Prince Felix Felixovich Yusupov
Felix in 1914
Born24 March [O.S. 11 March] 1887
Moika Palace, Saint Petersburg, Russian Empire
Died27 September 1967(1967-09-27) (aged 80)
Paris, France
Burial
SpousePrincess Irina Alexandrovna of Russia
IssuePrincess Irina Felixovna Yusupova
Names
Felix Felixovich Yusupov
HouseYusupov
FatherCount Felix Felixovich Sumarokov-Elston
MotherPrincess Zinaida Nikolayevna Yusupova

Early life

He was born in the Moika Palace in Saint Petersburg, the capital of the Russian Empire.[lower-alpha 1] His father was Count Felix Felixovich Sumarokov-Elston, the son of Count Felix Nikolaievich Sumarokov-Elston. Zinaida Yusupova, his mother, was the last of the Yusupov line, of Tatar origin, and very wealthy. For the Yusupov name not to die out, his father (1856, Saint Petersburg – 1928, Rome, Italy) was granted the title and the surname of his wife, Princess Zinaida Yusupova, on 11 June 1885, a year after their marriage, but effective after the death of his father-in-law in 1891.[lower-alpha 2][lower-alpha 3]

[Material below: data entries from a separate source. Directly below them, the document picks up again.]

This design comes from an exercise in tuning for small area and few clock cycles on the open sky130 flow, not from production work. Only simulation tests tie the RTL to the original design; equivalence was not proved. Power and IR drop assume default switching activity.

File: flow/design.v
module i2cc_crc8 (
    input  wire [15:0] crc_in,
    input  wire [7:0]  data,
    output wire [15:0] crc_out
);
    wire [7:0] t = crc_in[15:8] ^ data;
    wire       p = ^t;
    assign crc_out = {crc_in[7] ^ p, crc_in[6:2], crc_in[1] ^ t[7], crc_in[0] ^ t[6] ^ t[7],
                      t[5] ^ t[6], t[4] ^ t[5], t[3] ^ t[4], t[2] ^ t[3], t[1] ^ t[2], t[0] ^ t[1],
                      p ^ t[0], p};
endmodule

The family estate near Moscow; Arkhangelskoye Palace

The Yusupov family, one of the richest families in Imperial Russia, had acquired their wealth generations earlier. It included four palaces in Saint Petersburg, three palaces in Moscow, 37 estates in different parts of Russia, in the Crimea (at Koreiz, Kökköz and Balaklava), coal and iron-ore mines, plants and factories, flour mills and oil fields on the Caspian Sea.[2] His father served between 1886 and 1904 as an adjutant to Grand Duke Sergei Alexandrovich the General-Governor of Moscow (with the support of Grand Duke Nikolas Nikolaevich).[lower-alpha 4]

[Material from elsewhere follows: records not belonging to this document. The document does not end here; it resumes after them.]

Context: an optimization exercise on an open-source flow, tuned for small area, a short achievable clock period and few clock cycles per item. The choices shown serve that exercise and are no tape-out recipe. The RTL was checked by simulation tests, not by an equivalence proof against the original design. Power figures rest on the tool's default switching activity, not on a simulated workload.

==> design.v <==
module pite_xform (
    input  wire        clk,
    input  wire        rst_n,         
    input  wire [2:0]  cfg_op,        
    input  wire        cfg_perch,
    input  wire        cfg_chen,
    input  wire [1:0]  cfg_chsel,
    input  wire [31:0] cfg_opnd0,
    input  wire [31:0] cfg_opnd1,
    input  wire [31:0] cfg_opnd2,
    input  wire [7:0]  cfg_outmin,
    input  wire [7:0]  cfg_outmax,
    input  wire [7:0]  cfg_rmin,
    input  wire [7:0]  cfg_rmax,
    input  wire        in_valid,
    output wire        in_ready,
    input  wire [7:0]  in_data,
    input  wire [2:0]  in_tag,
    output wire        out_valid,
    input  wire        out_ready,
    output wire [7:0]  out_data
);
    parameter [8:0] CUT = 9'b0_1010_1010;
    parameter       ATYPE = 1;
    localparam integer NCUT = CUT[1]+CUT[2]+CUT[3]+CUT[4]+CUT[5]+CUT[6]+CUT[7]+CUT[8];
    localparam integer CAP = NCUT + 4;
    localparam OP_SADD   = 3'd1;
    localparam OP_SSUB   = 3'd2;
    localparam OP_SMUL   = 3'd3;
    localparam OP_SDIV   = 3'd4;
    localparam OP_CSTR   = 3'd6;
    localparam OP_BPLANE = 3'd7;
    wire acc   = in_valid & in_ready;
    reg  op_smul, op_sdiv, op_cstr, op_bp, op_ssub, op_short;
    always @(posedge clk) begin
        op_smul  <= (cfg_op == OP_SMUL);
        op_sdiv  <= (cfg_op == OP_SDIV);
        op_cstr  <= (cfg_op == OP_CSTR);
        op_bp    <= (cfg_op == OP_BPLANE);
        op_ssub  <= (cfg_op == OP_SSUB);
        op_short <= (cfg_op == OP_SADD) | (cfg_op == OP_SSUB) | (cfg_op == OP_BPLANE);
    end
    wire cstr  = op_cstr;
    wire short = op_short;
    wire [1:0]  ik   = in_tag[1:0];
    wire [31:0] in_n = !cfg_perch ? cfg_opnd0 :
                       (ik == 2'd1) ? cfg_opnd1 :
                       (ik == 2'd2) ? cfg_opnd2 : cfg_opnd0;
    wire [8:0]  in_u = {1'b0, in_data} - {1'b0, cfg_rmin};
    reg  [7:0]  v;
    reg  [2:0]  tag;
    reg         sel;
    reg  [24:0] n;
    reg         n_hi8, n_hi24, n_hi25, n_zero;
    reg  [7:0]  au;
    reg         uneg;
    reg         val0;
    always @(posedge clk) begin
        v      <= in_data;
        tag    <= in_tag;
        sel    <= !cfg_chen || (ik == cfg_chsel);
        n      <= in_n[24:0];
        n_hi8  <= |in_n[31:8];
        n_hi24 <= |in_n[31:24];
        n_hi25 <= |in_n[31:25];
        n_zero <= ~|in_n;
        au     <= in_u[8] ? (cfg_rmin - in_data) : in_u[7:0];
        uneg   <= in_u[8];
        val0   <= rst_n & acc;
    end
    wire        sub     = op_ssub;
    wire [8:0]  as9     = {1'b0, v} + {1'b0, sub ? ~n[7:0] : n[7:0]} + {8'd0, sub};
    reg  [7:0]  sh_res;
    always @(*) begin
        if (op_bp)
            sh_res = v[tag] ? 8'd255 : 8'd0;
        else if (!sel)
            sh_res = v;
        else if (sub)
            sh_res = (n_hi8 | !as9[8]) ? 8'd0 : as9[7:0];
        else
            sh_res = (n_hi8 | as9[8]) ? 8'd255 : as9[7:0];
    end
    wire [8:0]  sd_hi = {1'b0, n[24:17]} + {1'b0, v};
    reg  [25:0] a_i;      
    reg  [7:0]  m_i;      
    reg         d_i;      
    reg         f_i;      
    always @(*) begin
        a_i = {1'b0, v, 17'd0};
        m_i = 8'd0;
        d_i = 1'b0;
        f_i = 1'b0;
        if (sel) begin
            if (op_smul) begin
                a_i = 26'h001_0000;
                m_i = v;
                f_i = n_hi24 & (|v);
            end else if (n_zero) begin
                f_i = 1'b1;
            end else if (n_hi25) begin
                a_i = 26'd0;
            end else begin
                a_i = {sd_hi, n[16:0]};
                d_i = 1'b1;
            end
        end
    end
    reg  [8:0]  dout9, den9;
    reg  [7:0]  adout_r, den_r, denm_r, outmin_r;
    reg         sgn_r, degen_r;
    always @(posedge clk) begin
        dout9    <= {1'b0, cfg_outmax} - {1'b0, cfg_outmin};
        den9     <= {1'b0, cfg_rmax} - {1'b0, cfg_rmin};
        outmin_r <= cfg_outmin;
        adout_r  <= dout9[8] ? -dout9[7:0] : dout9[7:0];
        den_r    <= den9[8] ? -den9[7:0] : den9[7:0];
        denm_r   <= den9[8] ? ~den9[7:0] : den9[7:0] - 8'd1;
        sgn_r    <= dout9[8] ^ den9[8];
        degen_r  <= (den9 == 9'd0);
    end
    wire        cs_s  = sgn_r ^ uneg;
    wire [7:0]  cs_t  = cs_s ? denm_r : den_r;             
    wire [15:0] pp [0:8];
    genvar r;
    generate
        for (r = 0; r < 8; r = r + 1) begin : ppg
            assign pp[r] = au[r] ? ({8'd0, adout_r} << r) : 16'd0;
        end
    endgenerate
    assign pp[8] = {9'd0, cs_t[7:1]};
    wire [15:0] l1s0 = pp[0] ^ pp[1] ^ pp[2];
    wire [15:0] l1c0 = ((pp[0] & pp[1]) | (pp[0] & pp[2]) | (pp[1] & pp[2])) << 1;
    wire [15:0] l1s1 = pp[3] ^ pp[4] ^ pp[5];
    wire [15:0] l1c1 = ((pp[3] & pp[4]) | (pp[3] & pp[5]) | (pp[4] & pp[5])) << 1;
    wire [15:0] l1s2 = pp[6] ^ pp[7] ^ pp[8];
    wire [15:0] l1c2 = ((pp[6] & pp[7]) | (pp[6] & pp[8]) | (pp[7] & pp[8])) << 1;
    wire [15:0] l2s0 = l1s0 ^ l1c0 ^ l1s1;
    wire [15:0] l2c0 = ((l1s0 & l1c0) | (l1s0 & l1s1) | (l1c0 & l1s1)) << 1;
    wire [15:0] l2s1 = l1c1 ^ l1s2 ^ l1c2;
    wire [15:0] l2c1 = ((l1c1 & l1s2) | (l1c1 & l1c2) | (l1s2 & l1c2)) << 1;
    wire [15:0] l3s  = l2s0 ^ l2c0 ^ l2s1;
    wire [15:0] l3c  = ((l2s0 & l2c0) | (l2s0 & l2s1) | (l2c0 & l2s1)) << 1;
    wire [15:0] l4s  = l3s ^ l3c ^ l2c1;
    wire [15:0] l4c  = ((l3s & l3c) | (l3s & l2c1) | (l3c & l2c1)) << 1;
    wire [15:0] cs_h = l4s + l4c;
    wire [16:0] cs_n = {cs_h, cs_t[0]};
    reg  [25:0] a_r [0:9];
    reg  [24:0] b_r [0:9];    
    reg  [7:0]  m_r [0:9];
    reg         d_r [0:9];
    reg         f_r [0:9];
    reg         s_r [0:9];
    reg         val_r [0:9];
    always @(posedge clk) begin
        if (cstr) begin
            a_r[9] <= degen_r ? {1'b0, outmin_r, 17'd0} : {cs_n, 9'd0};
            b_r[9] <= ~{8'd0, den_r, 9'd0};
            m_r[9] <= 8'd0;
            d_r[9] <= !degen_r;
            f_r[9] <= 1'b0;
        end else begin
            a_r[9] <= a_i;
            b_r[9] <= op_sdiv ? ~n[24:0] : n[24:0];
            m_r[9] <= m_i;
            d_r[9] <= d_i;
            f_r[9] <= f_i;
        end
        s_r[9]   <= cs_s;
        val_r[9] <= rst_n & val0 & !short;
    end
    genvar j, t;
    generate
        for (j = 8; j >= 0; j = j - 1) begin : step
            localparam integer W = 25 - j;         
            wire [24:0] b_s = b_r[j+1];
            wire [7:0]  m_s = m_r[j+1];
            wire        d_s = d_r[j+1];
            wire [25:0] a_s = {a_r[j+1][25:j+1], ~b_s[j:0] & {(j+1){d_s}}};
            wire        f_s = f_r[j+1];
            wire        hz;
            if (j == 0) begin : nohi
                assign hz = 1'b1;
            end else begin : hi
                assign hz = d_s ? &b_s[24:25-j] : ~|b_s[24:25-j];
            end
            wire [W-1:0] x = b_s[W-1:0];
            wire [W-1:0] sum;
            wire         co;
            if (j == 8) begin : cmp
                assign co  = {1'b0, a_s[25:9]} >= {1'b0, ~b_s[16:0]};
                assign sum = a_s[25:9];
            end else begin : addsub
                pite_add #(.W(W), .TYPE(ATYPE)) add (.a(a_s[25:j+1]), .b(x), .ci(d_s), .s(sum), .co(co));
            end
            wire         qb  = co & hz;                        
            wire         mb;
            if (j < 8) begin : mbit
                assign mb = m_s[j];
            end else begin : nombit
                assign mb = 1'b0;
            end
            wire         ov  = co | sum[W-1] | ~hz;            
            wire         upd = (j == 8) ? 1'b0 : (d_s ? qb : mb);
            wire [25:0]  a_n;
            assign a_n[25:j+1] = upd ? sum : a_s[25:j+1];
            assign a_n[j:0] = a_s[j:0];
            wire [7:0] m_n;
            for (t = 0; t < 8; t = t + 1) begin : mm
                if (t == j) begin : q
                    assign m_n[t] = d_s ? qb : m_s[t];
                end else begin : p
                    assign m_n[t] = m_s[t];
                end
            end
            wire f_n = f_s | (d_s ? ((j == 8) & qb) : (mb & ov));
            if (CUT[j] && j > 0) begin : rg
                always @(posedge clk) begin
                    a_r[j] <= a_n; b_r[j] <= b_s; m_r[j] <= m_n;
                    d_r[j] <= d_s; f_r[j] <= f_n; s_r[j] <= s_r[j+1];
                    val_r[j] <= rst_n & val_r[j+1];
                end
            end else begin : wr
                always @(*) begin
                    a_r[j] = a_n; b_r[j] = b_s; m_r[j] = m_n;
                    d_r[j] = d_s; f_r[j] = f_n; s_r[j] = s_r[j+1];
                    val_r[j] = val_r[j+1];
                end
            end
        end
    endgenerate
    wire [25:0] a_e = a_r[0];
    wire [7:0]  q_e = m_r[0];
    wire        d_e = d_r[0];
    wire        f_e = f_r[0];
    wire        s_e = s_r[0];
    wire [8:0]  cs_up = {1'b0, outmin_r} + {1'b0, q_e};
    wire [8:0]  cs_dn = {1'b0, outmin_r} - {1'b0, q_e};
    reg  [7:0]  res;
    always @(*) begin
        if (short)
            res = sh_res;
        else if (!d_e)
            res = f_e ? 8'd255 : a_e[24:17];
        else if (!cstr)
            res = f_e ? 8'd255 : q_e;
        else if (!s_e)
            res = (f_e | cs_up[8]) ? 8'd255 : cs_up[7:0];
        else
            res = (f_e | cs_dn[8]) ? 8'd0 : cs_dn[7:0];
    end
    wire r_val = short ? val0 : val_r[0];
    localparam integer FD = CAP;
    reg  [7:0] fifo [0:FD-1];
    reg  [3:0] wp, rp, cnt;
    reg  [3:0] inflight;
    reg        rdy, nonempty;
    assign out_valid = nonempty;
    assign out_data  = fifo[rp];
    wire del   = nonempty & out_ready;
    wire [3:0] inflight_n = inflight + {3'd0, acc} - {3'd0, del};
    wire [3:0] cnt_n = cnt + {3'd0, r_val} - {3'd0, del};
    always @(posedge clk) begin
        if (r_val) fifo[wp] <= res;
        if (!rst_n) begin
            wp <= 4'd0; rp <= 4'd0; cnt <= 4'd0; nonempty <= 1'b0;
            inflight <= 4'd0; rdy <= 1'b0;
        end else begin
            if (r_val) wp <= (wp == FD-1) ? 4'd0 : wp + 4'd1;
            if (del)   rp <= (rp == FD-1) ? 4'd0 : rp + 4'd1;
            cnt <= cnt_n;
            nonempty <= r_val | (cnt > 4'd1) | ((cnt == 4'd1) & !out_ready);
            inflight <= inflight_n;
            rdy <= (inflight_n < CAP);
        end
    end
    assign in_ready = rdy;
endmodule
module pite_add #(parameter W = 8, parameter TYPE = 1) (
    input  wire [W-1:0] a,
    input  wire [W-1:0] b,
    input  wire         ci,
    output wire [W-1:0] s,
    output wire         co
);
    generate
        if (TYPE == 1 || TYPE == 2 || TYPE == 3) begin : pfx
            reg [W:0] g, p;
            integer i, l, m;
            always @(*) begin
                g = {a & b, ci};
                p = {a ^ b, 1'b0};
                if (TYPE == 1) begin
                    for (l = 1; l <= W; l = l * 2)
                        for (i = W; i >= 0; i = i - 1)
                            if ((i / l) % 2 == 1) begin
                                m = (i / l) * l - 1;
                                g[i] = g[i] | (p[i] & g[m]);
                                p[i] = p[i] & p[m];
                            end
                end else if (TYPE == 2) begin
                    for (l = 1; l <= W; l = l * 2)
                        for (i = W; i >= 0; i = i - 1)
                            if ((i + 1) % (2 * l) == 0) begin
                                g[i] = g[i] | (p[i] & g[i - l]);
                                p[i] = p[i] & p[i - l];
                            end
                    for (l = l / 2; l >= 1; l = l / 2)
                        for (i = W; i >= 0; i = i - 1)
                            if ((i + 1) % (2 * l) == l && i >= 2 * l) begin
                                g[i] = g[i] | (p[i] & g[i - l]);
                                p[i] = p[i] & p[i - l];
                            end
                end else begin
                    for (i = 1; i <= W; i = i + 1)
                        g[i] = g[i] | (p[i] & g[i - 1]);
                end
            end
            assign s  = (a ^ b) ^ g[W-1:0];
            assign co = g[W];
        end else begin : plus
            assign {co, s} = {1'b0, a} + {1'b0, b} + {{W{1'b0}}, ci};
        end
    endgenerate
endmodule
==> flow/run.sh <==
#!/bin/bash
# Layout flow: the standard flow, with its timing repair aiming at a
# setup slack of SETUP_MARGIN ns instead of 0, so that the resizer also works
# on paths that would already meet the clock period. Each tool's output is
# kept in the ORFS logs under orfs/logs; make's output goes to standard.log.
set -e
SETUP_MARGIN=7
bash standard.sh SETUP_SLACK_MARGIN=$SETUP_MARGIN finish > standard.log 2>&1
==> standard.sh <==
#!/bin/bash
# synth_recipe.tcl (not shown) runs the flow's synth.tcl, then flattens the netlist and writes it again
# the make line also repeats each setting of config.mk as NAME=value (left out here)
make -C /OpenROAD-flow-scripts/flow DESIGN_CONFIG=/design/flow/config.mk WORK_HOME=/design/flow/orfs CLKGATE_MAP_FILE= SYNTH_SCRIPT=/design/flow/synth_recipe.tcl "${@:-finish}"
==> config.mk <==
export PLATFORM = sky130hd
export DESIGN_NAME = pite_xform
export DESIGN_NICKNAME = pite_xform
export VERILOG_FILES = /design/flow/design.v
export SDC_FILE = /design/flow/constraint.sdc
export NUM_CORES = 4
export LEC_CHECK = 0
export ABC_AREA = 1
export CAP_MARGIN = 20
export CORE_MARGIN = 2
export CORE_UTILIZATION = 40
export SLEW_MARGIN = 20
==> constraint.sdc <==
create_clock -name core_clock -period 12.5 [get_ports {clk}]
set_input_delay 2.5000 -clock core_clock [delete_from_list [all_inputs] [get_ports {clk}]]
set_output_delay 2.5000 -clock core_clock [all_outputs]
set_load 0.01 [all_outputs]
==> results.py, run 1 <==
metrics = {
    "global_route": {
        "grt_pass1_wl_um": 118000,
        "antenna_found_initial": 3,
        "use_met2": 0.322,
        "overflow": 0,
        "grt_pass1_vias": 22500,
        "grt_max_degree": 43,
        "busiest_layer": "met2",
        "grt.total_usage": 0.196,
        "use_met3": 0.0347,
        "globalRouteMet1Util": 0.261,
    },
    "setup_path": {
        "reg2reg_depth": 19,
        "critPathLaunchType": "flip-flop",
        "r2r_end": "a_r[9][21]",
        "crit_type": "flip-flop to output pin",
        "path_cells": "buf_4 > clkinvlp_2 > o21ai_0 > a31oi_1 > clkdlybuf4s50_1",
        "endpoint_kind": "output pin",
        "worst_ep_arrival_time_ns": 2.80,
        "rr_startpoint": "uneg",
        "reg2reg_slack_ns": 7.46,
        "crit_slowest_cell": "clkinvlp_2",
        "required_ns": 10.00,
        "cp_max_fo": 34,
        "max_stage_delay_ns": 0.56,
    },
    "synth": {
        "async_flop_share": 0,
        "syn-cell-area_sq_um": 29500,
        "ys_ff_latch": 484,
        "avgSynthCellArea_sq_um": 7.96,
        "yosysSeqAreaShare": 0.350,
        "synth.distinct_cells": 64,
        "synthCells": 3712,
        "netlist.area_leader.share": 0.285,
        "ys.flop_type": "dfxtp_1",
        "yosys_warnings": 16,
        "synth_fp_nets": 4247,
        "yosys-top-cells-area": "dfxtp_1 (28%), ha_1 (13%), nand2_1 (9.6%), inv_1 (6.7%), edfxtp_1 (6.5%)",
        "synth_largest_area_cell": "dfxtp_1",
        "synth-edff-count": 64,
    },
    "clock_tree": {
        "clockBufferDepth": 3,
        "hold_buffers": 0,
        "cts.reportedPaths.clkPinSlew_ns": 0.06,
        "cts_root_buffer": "clkbuf_16",
        "cts_tree": "yes",
        "clkSinkCount": 484,
        "cts_buffers": 52,
        "htreeDepth": 2,
        "post-cts-setup-buffer-count": 0,
        "clkLatencyLatePin_ns": 0.61,
    },
    "sta": {
        "period_needed_ns": 5.30,
        "finalSetupViolCount": 0,
        "holdWs_ns": 0.324,
        "skew_ns": 0.0319,
        "slew_headroom": 0.340,
        "clock.fmax_mhz": 189,
        "rsz0062_at_grt": "no",
        "drv_slew": 0,
        "post-route-period-util": 0.424,
        "hold_viol_final": 0,
        "worst_pin_slew_ns": 0.988,
        "fin_setup_tns_ns": 0,
    },
    "placed_design": {
        "dp_hpwl_um": 60700,
        "numPortBuffers": 159,
        "place.gp.congestion": 0.915,
        "dp_cells": 4748,
    },
    "routing": {
        "vias": 23700,
        "wl_per_cell_um": 15.4,
        "detail_route.iter0.violations": 1449,
        "dr.pass1.iters": 5,
        "vias_per_cell": 4.88,
        "drcViolationCount": 0,
        "ant_nets": 0,
        "drt_wl_total_um": 74600,
    },
    "floorplanning": {
        "die_h_um": 276,
        "core_sq_um": 73100,
        "initial_core_util": 0.404,
        "top_level_ports": 160,
        "dieArea_sq_um": 76100,
        "die_width_um": 276,
        "rows": 99,
    },
    "pwr": {
        "power_density_nw_per_um2": 216,
        "vdd_drop_max_v": 0.000220,
        "power_leakage_uw": 0.0164,
    },
    "layout": {
        "final_util": 0.462,
        "syn_to_final_growth_pct": 14.4,
        "layout_commonest_cell": "nand2_1",
        "fin_cells": 4846,
        "layout_common_cells": "nand2_1 (755), inv_1 (525), dfxtp_1 (419)",
        "n_antenna_cell": 0,
        "drive_gt1_frac": 0.0484,
        "final_nets": 4380,
    },
    "flow_run": {
        "drv_cap": 0,
    },
    "worst_hold_path": {
        "min_to": "s_r[5]",
        "hold_class": "flip-flop to flip-flop",
        "min-delay-start": "s_r[7]",
        "whs_path_depth": 0,
    },
    "status": {
        "status": "timing/DRC/antenna clean",
    },
}
[worst max path at each step]
stage,start,to,depth (start not counted)
2_1_floorplan,in_data[0],au[7],12
3_3_place_gp,cfg_perch,n_zero,8
3_5_place_dp,cfg_perch,n_zero,8
4_1_cts,flip-flop,out_data[3],5
5_1_grt,flip-flop,out_data[0],5
6_report,flip-flop,out_data[4],5
[cell families after synthesis]
| kind of cell | Yosys count | synth area share |
|---|---|---|
| flops | 484 | 0.350 |
| compound gates | 603 | 0.115 |
| mux | 3 | 0.00102 |
| xor+xnor | 148 | 0.0439 |
| buf+inv | 636 | 0.0860 |
| simple gates | 1453 | 0.219 |
| fa+ha+maj | 385 | 0.185 |
[routing by layer]
metal | up-vias | share of wire | wire (um)
met5 | - | 0.00017 | 13
met4 | 2 | 0.032 | 2380
met3 | 130 | 0.056 | 4150
met2 | 525 | 0.46 | 33900
met1 | 10600 | 0.46 | 34100
li1 | 12400 | - | -
[critical path: cells and delay by family (launching register included)]
family | cells | cell delay, ns
buffers and inverters | 3 | 1.43
DFF | 1 | 0.31
AOI/OAI and AO/OA | 2 | 0.46
[repair_timing]
action	4_1_cts	5_1_grt
endpoints found under the setup margin	7	16
gates cloned	0	2
gates resized for setup	1	6
pin swaps	0	0
[where the power goes]
part | switching (uW) | leakage, uW | total (uW) | internal (uW)
sequential | 244 | 0.00407 | 2080 | 1830
clock | 657 | 0.000883 | 1600 | 944
combinational | 2130 | 0.0114 | 3610 | 1480
total | 3030 | 0.0164 | 7290 | 4260
[registers in the layout, indices dropped and copies added, names as in the netlist, 5 cells and up, named ones only]
signal	cells
s_r	5
outmin_r	8
den9	9
d_r	5
n	25
f_r	5
denm_r	8
adout_r	8
v	8
au	8
den_r	8
fifo	64
b_r	125
dout9	9
m_r	40
val_r	5
a_r	105
[stage by stage]
stage                     total power, uW  setup WS [ns]  instance area (sq um)
after global routing                 8000           6.98                  33800
after floorplan                      4850           8.19                  29500
after detailed placement             5720           7.02                  31900
after global placement               5680           7.25                  31900
final                                7290           7.20                  33800
after CTS                            7340           7.02                  33700
[synth_stat cells, drive strengths merged, types with 31 or more instances]
cell	number
xor2	103
nand3b	71
edfxtp	64
dfxtp	420
and2	46
nor3	31
a21oi	238
o21ai	201
clkbuf	52
nand2	782
nor2	237
xnor2	45
buf	42
o22ai	64
fa	88
nand3	213
nand4	34
ha	297
inv	535
[layout make-up]
cell class	count	area, sq um
Inverter	542	2050
Tap cell	959	1200
Clock inverter	28	300
Sequential cell	484	10300
Fill cell	7197	39300
Multi-Input combinational cell	2592	16700
Timing Repair inverter	2	12.5
Timing Repair Buffer	171	1680
Clock buffer	68	1520
Testbench counts, summed over its fixed seeds: cycles 15,741, items 14,056.
==> inputs of run 2 (changes only) <==
==> run.sh (new file) <==
#!/bin/bash
# synth_recipe.tcl (not shown) runs the flow's synth.tcl, then flattens the netlist and writes it again
# the make line also repeats each setting of config.mk as NAME=value (left out here)
make -C /OpenROAD-flow-scripts/flow DESIGN_CONFIG=/design/flow/config.mk WORK_HOME=/design/flow/orfs CLKGATE_MAP_FILE= SYNTH_SCRIPT=/design/flow/synth_recipe.tcl finish
removed: flow/run.sh
removed: standard.sh
==> run 2 against run 1 <==
- setup slack lost 0.28 ns
- largest cell class unchanged
- clock power is essentially flat
- sequential power is essentially flat
- combinational power is essentially flat
- largest power group unchanged
- flip-flop and latch count is the same
- non-clock buffer count is the same
- sequential share of layout area is essentially flat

The hunting lodge at Sokolyne

Felix led a flamboyant life. As a young man, he cross-dressed, wearing ball gowns and his mother's jewelry to public events.[4][5] From 1909 to 1913, he studied Forestry and later English at University College, Oxford,[6] where he was a member of the Bullingdon Club,[7] and established the Oxford Russian Club.[8] Yusupov was living on 14 King Edward Street, had a Russian cook, a French driver, an English valet, and a housekeeper, and spent much of his time partying. He owned three horses, a macaw, and a bulldog called Punch. He smoked hashish,[7] danced tango and became friendly with Luigi Franchetti, a piano player, and Jacques de Beistegui, who both moved in.[9] At some time, Yusupov became acquainted with Albert Stopford and Oswald Rayner, a classmate. He rented an apartment in Curzon Street, Mayfair, and met several times with the ballerina Anna Pavlova, who lived in Hampstead.

Marriage

The Yusupov family in 1901: Prince Felix, Prince Nicholas, Count Felix Felixovich Sumarkov-Elston and Princess Zinaida.
Portrait of Felix Yusupov (1903) by Valentin Serov

The engagement took place in the fall of 1913 in the Yusupov Palace in Koreiz. Back in Saint Petersburg, he married Princess Irina of Russia, the tsar's only biological niece (he had nieces by marriage), in the Anichkov Palace on 22 February 1914.[lower-alpha 5] The bride was wearing a veil that had belonged to Marie Antoinette.[10] The Yusupovs went on honeymoon to the Crimea, Italy, Egypt, Jerusalem, London, and Bad Kissingen in Germany, where his parents were staying. No one suspected this would be the last grand wedding in the Russian Empire.

World War I

When World War I broke out in August 1914, both were briefly detained in Berlin. Irina asked her relative, Crown Princess Cecilie of Prussia, to intervene with Kaiser Wilhelm II. The Kaiser refused to permit the Yusupov family to leave but offered them a choice of three country estates to live in for the duration of the war. Felix's father appealed to the Spanish ambassador in Germany and won permission for them to return to Russia via neutral Denmark to the Grand Duchy of Finland and from there to Saint Petersburg.[11]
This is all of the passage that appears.